Statistical analysis

Data are presented as the mean ± standard deviation of three independent experiments. Statistical analyses were performed using SPSS 11.5 software (SPSS, Inc., Chicago, IL, USA). Differences among groups were compared by one-way analysis of variance. P<0.05 was considered to indicate a statistically significant difference.

Results

4-PBA alleviates high fructose-induced lipogenesis through inhibiting ERS in the HepG2 cells

PBA (20 mM) pretreatment inhibited fructose-induced PERK (p-PERK, Thr980) and eIF2 α (p-eIF2 α, Ser51) phosphorylation and suppressed ERS-induced lipogenesis. In order to determine the effect of ERS on lipid metabolism, HepG2 cells were pretreated with fructose plus 10, 20 mM of 4-PBA. The TG level was induced in high fructose conditions but ameliorated by 4-PBA intervention (P<0.01). TG was lower in the 20 mM 4-PBA group than in the 10 mM 4-PBA group, however, the levels were not identified to be significantly different (P=0.337; Fig. 1A).

Figure 1

Lipogenesis and ERS were stimulated in fructose-incubated HepG2 cells and were inhibited by 4-PBA. (A) TG was detected after HepG2 cells were incubated in normal medium (N group), high fructose (20 mM) (F group) for 72 h, and high fructose following pretreatment for 8 h with 10 or 20 mM 4-PBA (4PBA10 and 4PBA20 groups, respectively). (B) mRNA levels of SREBP-1c and ChREBP mRNA were tested by polymerase chain reaction. Fold induction represents relative expression compared with that of the control group. (C) Protein expression of key enzymes (SCD-1, FAS, ACC) in the lipogenic pathway in HepG2 cells were tested by western blotting. β-actin served as the loading control. (D) Protein expression levels of p-PERK, p-eIF-2α/eIF-2α, ATF4 and CHOP in HepG2 cells. (E) Protein expression levels of p-IRE-1/IRE-1 and XBP-1s in HepG2 cells. Results are presented as the mean ± standard deviation. *P<0.05 and **P<0.01 vs. the N group, and #P<0.05 and ##P<0.01 vs. the F group. ERS, endoplasmic reticulum stress; 4-PBA, 4-phenylbutyric acid; TG, triglyceride; SREBP-1c, sterol regulatory element-binding protein 1; ChREBP, carbohydrate-responsive element-binding protein; SCD-1, stearoyl-CoA desaturase 1; FAS, fatty acid synthase; ACC, acetyl-CoA carboxylase; p-PERK, PKR-like ER kinase; eIF-2α, eukaryotic initiation factor 2α; ATF4, activating transcription factor-4; CHOP, C/EBP homologous protein; IRE-1, inositol-requiring enzyme 1; XBP-1s, spliced X-box binding protein 1; p-, phosphorylated.

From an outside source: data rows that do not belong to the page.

**src/core/afl_pkg.sv**
```systemverilog
// Constants, register layouts and state types of the front-end link block.
// Assumes a 32-bit AHB-Lite register bus and a single 50 MHz system clock.
`default_nettype none
package afl_pkg;

   // Register byte addresses on the bus
   localparam logic [7:0] ADDR_MAIN = 8'h00;   // Main configuration
   localparam logic [7:0] ADDR_CTL  = 8'h04;   // Front-end control
   localparam logic [7:0] ADDR_ADR  = 8'h08;   // Front-end address
   localparam logic [7:0] ADDR_STAT = 8'h0C;   // Front-end status
   localparam logic [7:0] ADDR_IRQ  = 8'h10;   // Interrupt status
   localparam logic [7:0] ADDR_MASK = 8'h14;   // Interrupt mask
   localparam logic [7:0] ADDR_RXD  = 8'h18;   // Last decimated sample

   // Main configuration bit positions
   localparam int MAIN_ROLE_BIT = 0;          // 1: central office unit
   localparam int MAIN_ACT_BIT  = 1;          // Write 1: activation request

   // Serial control word shape
   localparam int FRAME_BITS = 16;            // Bits per transaction
   localparam int ADDR_BITS  = 7;             // Front-end register number
   localparam int DATA_BITS  = 8;             // Data byte
   localparam logic RW_READ  = 1'b1;          // Direction bit for a read
   localparam logic [3:0] LAST_BIT = 4'hF;    // Index of final bit period

   // Front-end register numbers and values used by the sequencer
   localparam logic [6:0] FE_SPEC_REG = 7'h01; // Spectrum select register
   localparam logic [6:0] FE_GAIN_REG = 7'h02; // Receive gain register
   localparam logic [7:0] SPEC_DN_VAL = 8'h01; // Downstream filter
   localparam logic [7:0] SPEC_UP_VAL = 8'h00; // Upstream filter

   // Gain: eight codes, +3 dB down to -18 dB in 3 dB steps
   localparam int GAIN_CODES = 8;
   localparam int GAIN_W     = $clog2(GAIN_CODES);

   // Interrupt bits
   localparam int IRQ_XFER = 0;               // Serial transfer done
   localparam int IRQ_ACT  = 1;               // Activation done
   localparam int IRQ_W    = 2;

   // Link bus widths
   localparam int DAC_W = 4;
   localparam int ADC_W = 6;
   localparam int ACC_W = 16;                 // Decimator accumulator

   // Front-end control register layout
   typedef struct packed {
      logic [GAIN_W-1:0]    gain;             // Receive gain code
      logic                 spec_dn;          // 1: downstream spectrum
      logic [DATA_BITS-1:0] wdata;            // Data for software writes
   } afl_ctl_t;
   localparam int CTL_W = $bits(afl_ctl_t);

   // Front-end address register layout
   typedef struct packed {
      logic                 rd;               // Direction, 1 = read
      logic [ADDR_BITS-1:0] addr;             // Front-end register number
   } afl_adr_t;
   localparam int ADR_W = $bits(afl_adr_t);

   // Front-end status register layout
   typedef struct packed {
      logic                 done;             // Last transfer complete
      logic                 busy;             // Transfer in progress
      logic [DATA_BITS-1:0] rdata;            // Data of last read
   } afl_stat_t;

   // Serial engine states
   typedef enum logic [2:0] {
      SER_IDLE  = 3'b001,
      SER_ARM   = 3'b010,
      SER_SHIFT = 3'b100
   } afl_ser_t;

   // Activation sequencer states
   typedef enum logic [1:0] {
      ACT_IDLE = 2'b01,
      ACT_RUN  = 2'b10
   } afl_act_t;

   // Whole state of the block
   typedef struct packed {
      logic                  ref_s1, ref_s2, ref_s3;
      logic                  in_s1, in_s2;
      logic [ADC_W-1:0]      adc_s1, adc_s2;
      logic [DAC_W-1:0]      dac;
      logic [ACC_W-1:0]      acc, rxd;
      logic [7:0]            dec_cnt;
      logic                  rx_valid;
      logic                  co_role;
      afl_ctl_t              ctl;
      afl_adr_t              adr;
      logic [DATA_BITS-1:0]  rdata;
      logic                  done;
      logic                  spec_pend, gain_pend, sw_pend;
      afl_ser_t              ser;
      logic [FRAME_BITS-1:0] sh;
      logic [3:0]            cnt;
      logic                  cur_rd;
      logic                  sel_n, sdo;
      afl_act_t              act;
      logic [IRQ_W-1:0]      irq_st, irq_mask;
      logic                  ph_wr;
      logic [7:0]            ph_addr;
      logic [31:0]           hrdata;
   } afl_state_t;

endpackage
`default_nettype wire

```
**src/core/afl_link.sv**
```systemverilog
// Front-end control and data link: sample buses, serial control channel,
// activation sequencer and AHB-Lite register slave.
// Assumes the reference clock pin is slower than half the system clock.
// Functional notes
// - Four-bit transmit bus, moved on reference rise
// - Six-bit receive bus, decimated before echo canceller
// - Select driven low to open each transaction
// - Sixteen bits per transaction, stepped by reference
// - MSB first: address seven, then data eight
// - Direction bit leads on serial output
// - Writes go out, reads come back in
// - Direction and register from address register
// - Front end reached only through three registers
// - Spectrum selection sends configuration word
// - Central office downstream, remote upstream
// - Eight gain codes, plus three to minus eighteen
// - Activation request runs setup without host
// - Role chosen in main configuration register
// - Front end only answers, never initiates
//
// Our own choices: the register offsets and the AHB-Lite slave port.
`timescale 1ns/1ns
`default_nettype none
module afl_link #(
   parameter int DEC_LEN = 16                 // Samples per decimated word
) (
   input  wire logic                        clock,
   input  wire logic                        rst,
   input  wire logic                        hsel,
   input  wire logic [31:0]                 haddr,
   input  wire logic [1:0]                  htrans,
   input  wire logic                        hwrite,
   input  wire logic [2:0]                  hsize,
   input  wire logic [31:0]                 hwdata,
   input  wire logic                        hready,
   output logic                             hreadyout,
   output logic                             hresp,
   output logic [31:0]                      hrdata,
   input  wire logic                        shared_ref_clock,
   input  wire logic [afl_pkg::DAC_W-1:0]   dac_in,
   output logic [afl_pkg::DAC_W-1:0]        dac_out,
   input  wire logic [afl_pkg::ADC_W-1:0]   adc_in,
   output logic [afl_pkg::ACC_W-1:0]        rx_word,
   output logic                             rx_valid,
   output logic                             front_end_select_n,
   output logic                             serial_ctl_out,
   input  wire logic                        serial_ctl_in,
   output logic                             irq
);

   afl_pkg::afl_state_t q;                    // Registered state
   afl_pkg::afl_state_t s;                    // Next state

   logic                 ref_rise;           // Reference clock rose
   logic                 take;               // Engine accepts a request
   logic                 act_req;            // Activation written
   logic                 aphase;             // Bus address phase taken
   afl_pkg::afl_stat_t   stat;               // Status register view

   // Edge of the synchronised reference clock
   assign ref_rise = q.ref_s2 & ~q.ref_s3;
   // Engine starts whenever idle with work queued
   assign take = (q.ser == afl_pkg::SER_IDLE) &&
                 (q.spec_pend | q.gain_pend | q.sw_pend);
   // Activation bit in a main register write
   assign act_req = q.ph_wr && (q.ph_addr == afl_pkg::ADDR_MAIN) &&
                    hwdata[afl_pkg::MAIN_ACT_BIT];
   // AHB-Lite transfer accepted in this cycle
   assign aphase = hsel & hready & htrans[1];
   // Status view of the serial engine
   assign stat = '{done:  q.done,
                   busy:  (q.ser != afl_pkg::SER_IDLE),
                   rdata: q.rdata};

   // Zero-wait slave, always OKAY; hsize ignored, whole words only
   assign hreadyout = 1'b1;
   assign hresp     = 1'b0;
   assign hrdata    = q.hrdata;
   assign dac_out   = q.dac;
   assign rx_word   = q.rxd;
   assign rx_valid  = q.rx_valid;
   assign front_end_select_n = q.sel_n;
   assign serial_ctl_out     = q.sdo;
   // Level interrupt from unmasked sticky bits
   assign irq = |(q.irq_st & q.irq_mask);

   // Next-state logic of the whole block
   always_comb begin
      logic [afl_pkg::IRQ_W-1:0] irq_set;      // Events this cycle
      logic [afl_pkg::IRQ_W-1:0] irq_clr;      // Cleared by read
      logic                      spec_set;     // Queue spectrum word
      logic                      gain_set;     // Queue gain word
      logic                      sw_set;       // Queue software word
      logic                      spec_tk;      // Spectrum word taken
      logic                      gain_tk;      // Gain word taken
      logic                      sw_tk;        // Software word taken
      logic [afl_pkg::FRAME_BITS-1:0] frame;   // Word to send
      afl_pkg::afl_ctl_t         newc;         // Written control value
      irq_set  = '0;
      irq_clr  = '0;
      spec_set = 1'b0;
      gain_set = 1'b0;
      sw_set   = 1'b0;
      spec_tk  = 1'b0;
      gain_tk  = 1'b0;
      sw_tk    = 1'b0;
      frame    = '0;
      newc     = q.ctl;
      s        = q;
      s.rx_valid = 1'b0;

      // Two-flop synchronisers on all pins from the front end
      s.ref_s1 = shared_ref_clock;
      s.ref_s2 = q.ref_s1;
      s.ref_s3 = q.ref_s2;
      s.in_s1  = serial_ctl_in;
      s.in_s2  = q.in_s1;
      s.adc_s1 = adc_in;
      s.adc_s2 = q.adc_s1;

      // Transmit word handed over on reference rise
      if (ref_rise) begin
         s.dac = dac_in;
      end

      // Decimator: sum DEC_LEN receive samples into one word
      if (ref_rise) begin
         if (q.dec_cnt == 8'(DEC_LEN - 1)) begin
            s.rxd      = q.acc + afl_pkg::ACC_W'(q.adc_s2);
            s.acc      = '0;
            s.dec_cnt  = '0;
            s.rx_valid = 1'b1;
         end else begin
            s.acc     = q.acc + afl_pkg::ACC_W'(q.adc_s2);
            s.dec_cnt = q.dec_cnt + 8'h01;
         end
      end

      // Bus address phase: latch control, build read data
      s.ph_wr   = aphase & hwrite;
      s.ph_addr = haddr[7:0];
      if (aphase && !hwrite) begin
         s.hrdata = '0;
         unique case (haddr[7:0])
            afl_pkg::ADDR_MAIN:
               s.hrdata[afl_pkg::MAIN_ROLE_BIT] = q.co_role;
            afl_pkg::ADDR_CTL:
               s.hrdata[afl_pkg::CTL_W-1:0] = q.ctl;
            afl_pkg::ADDR_ADR:
               s.hrdata[afl_pkg::ADR_W-1:0] = q.adr;
            afl_pkg::ADDR_STAT:
               s.hrdata[$bits(stat)-1:0] = stat;
            afl_pkg::ADDR_IRQ: begin
               s.hrdata[afl_pkg::IRQ_W-1:0] = q.irq_st;
               irq_clr = '1;                              // Read clears
            end
            afl_pkg::ADDR_MASK:
               s.hrdata[afl_pkg::IRQ_W-1:0] = q.irq_mask;
            afl_pkg::ADDR_RXD:
               s.hrdata[afl_pkg::ACC_W-1:0] = q.rxd;
            default:
               s.hrdata = '0;                             // Unmapped
         endcase
      end

      // Bus data phase: apply writes
      if (q.ph_wr) begin
         unique case (q.ph_addr)
            afl_pkg::ADDR_MAIN:
               s.co_role = hwdata[afl_pkg::MAIN_ROLE_BIT];
            afl_pkg::ADDR_CTL: begin
               newc     = afl_pkg::afl_ctl_t'(hwdata[afl_pkg::CTL_W-1:0]);
               spec_set = newc.spec_dn != q.ctl.spec_dn;
               gain_set = newc.gain != q.ctl.gain;
               s.ctl    = newc;
            end
            afl_pkg::ADDR_ADR: begin
               s.adr  = afl_pkg::afl_adr_t'(hwdata[afl_pkg::ADR_W-1:0]);
               sw_set = 1'b1;
            end
            afl_pkg::ADDR_MASK:
               s.irq_mask = hwdata[afl_pkg::IRQ_W-1:0];
            default: ;                                    // Ignored
         endcase
      end

      // Activation sequencer
      unique case (q.act)
         afl_pkg::ACT_IDLE: begin
            if (act_req) begin
               // Role picks the spectrum, then gain follows
               s.ctl.spec_dn = s.co_role;
               spec_set      = 1'b1;
               gain_set      = 1'b1;
               s.act         = afl_pkg::ACT_RUN;
            end
         end
         afl_pkg::ACT_RUN: begin
            // Finished once both words are out and the engine rests
            if (!q.spec_pend && !q.gain_pend && !take &&
                q.ser == afl_pkg::SER_IDLE) begin
               irq_set[afl_pkg::IRQ_ACT] = 1'b1;
               s.act = afl_pkg::ACT_IDLE;
            end
         end
      endcase

      // Request selection: spectrum, then gain, then software
      if (q.spec_pend) begin
         spec_tk = take;
         frame   = {~afl_pkg::RW_READ, afl_pkg::FE_SPEC_REG,
                    q.ctl.spec_dn ? afl_pkg::SPEC_DN_VAL
                                  : afl_pkg::SPEC_UP_VAL};
      end else if (q.gain_pend) begin
         gain_tk = take;
         frame   = {~afl_pkg::RW_READ, afl_pkg::FE_GAIN_REG,
                    (afl_pkg::DATA_BITS - afl_pkg::GAIN_W)'(0),
                    q.ctl.gain};
      end else begin
         sw_tk = take;
         frame = {q.adr.rd, q.adr.addr, q.ctl.wdata};
      end

      // Serial control engine
      unique case (q.ser)
         afl_pkg::SER_IDLE: begin
            if (take) begin
               s.sh     = frame;
               s.cur_rd = sw_tk && (q.adr.rd == afl_pkg::RW_READ);
               s.done   = 1'b0;
               s.ser    = afl_pkg::SER_ARM;
            end
         end
         afl_pkg::SER_ARM: begin
            // Open the frame on a reference rise
            if (ref_rise) begin
               s.sel_n = 1'b0;
               s.sdo   = q.sh[afl_pkg::FRAME_BITS-1];
               s.cnt   = '0;
               s.ser   = afl_pkg::SER_SHIFT;
            end
         end
         afl_pkg::SER_SHIFT: begin
            if (ref_rise) begin
               // Sample input at the end of each bit period
               s.sh = {q.sh[afl_pkg::FRAME_BITS-2:0], q.in_s2};
               if (q.cnt == afl_pkg::LAST_BIT) begin
                  s.sel_n = 1'b1;
                  s.sdo   = 1'b0;
                  s.done  = 1'b1;
                  irq_set[afl_pkg::IRQ_XFER] = 1'b1;
                  if (q.cur_rd) begin
                     s.rdata = {q.sh[afl_pkg::DATA_BITS-2:0],
                                q.in_s2};
                  end
                  s.ser = afl_pkg::SER_IDLE;
               end else begin
                  s.cnt = q.cnt + 4'h1;
                  s.sdo = q.sh[afl_pkg::FRAME_BITS-2];
               end
            end
         end
      endcase

      // Queues and sticky bits: a new event beats its clear
      s.spec_pend = spec_set | (q.spec_pend & ~spec_tk);
      s.gain_pend = gain_set | (q.gain_pend & ~gain_tk);
      s.sw_pend   = sw_set | (q.sw_pend & ~sw_tk);
      s.irq_st    = irq_set | (q.irq_st & ~irq_clr);
   end

   // State register with synchronous reset
   always_ff @(posedge clock) begin
      if (rst) begin
         q       <= '0;
         q.ser   <= afl_pkg::SER_IDLE;
         q.act   <= afl_pkg::ACT_IDLE;
         q.sel_n <= 1'b1;
      end else begin
         q <= s;
      end
   end
endmodule
`default_nettype wire

```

Incubation with 20 mM 4-PBA attenuates lipogenesis in the liver and protects against high fructose-induced SREBP-1c and ChREBP gene expression (all P<0.01; Fig. 1B). Accordingly, the protein contents of SCD-1, FAS and ACC were decreased in cells treated with 4-PBA (all P<0.01; Fig. 1C). Protein levels of p-PERK, ATF4 and CHOP were increased by fructose incubation but decreased significantly by 4-PBA intervention (all P<0.05). The ratios of p-eIF-2α/eIF-2α and p-IRE-1/IRE-1 were significantly increased by fructose incubation (P<0.05)and they were markedly decreased after 4-PBA intervention, although without statistical significance (P>0.05; Fig. 1D and E).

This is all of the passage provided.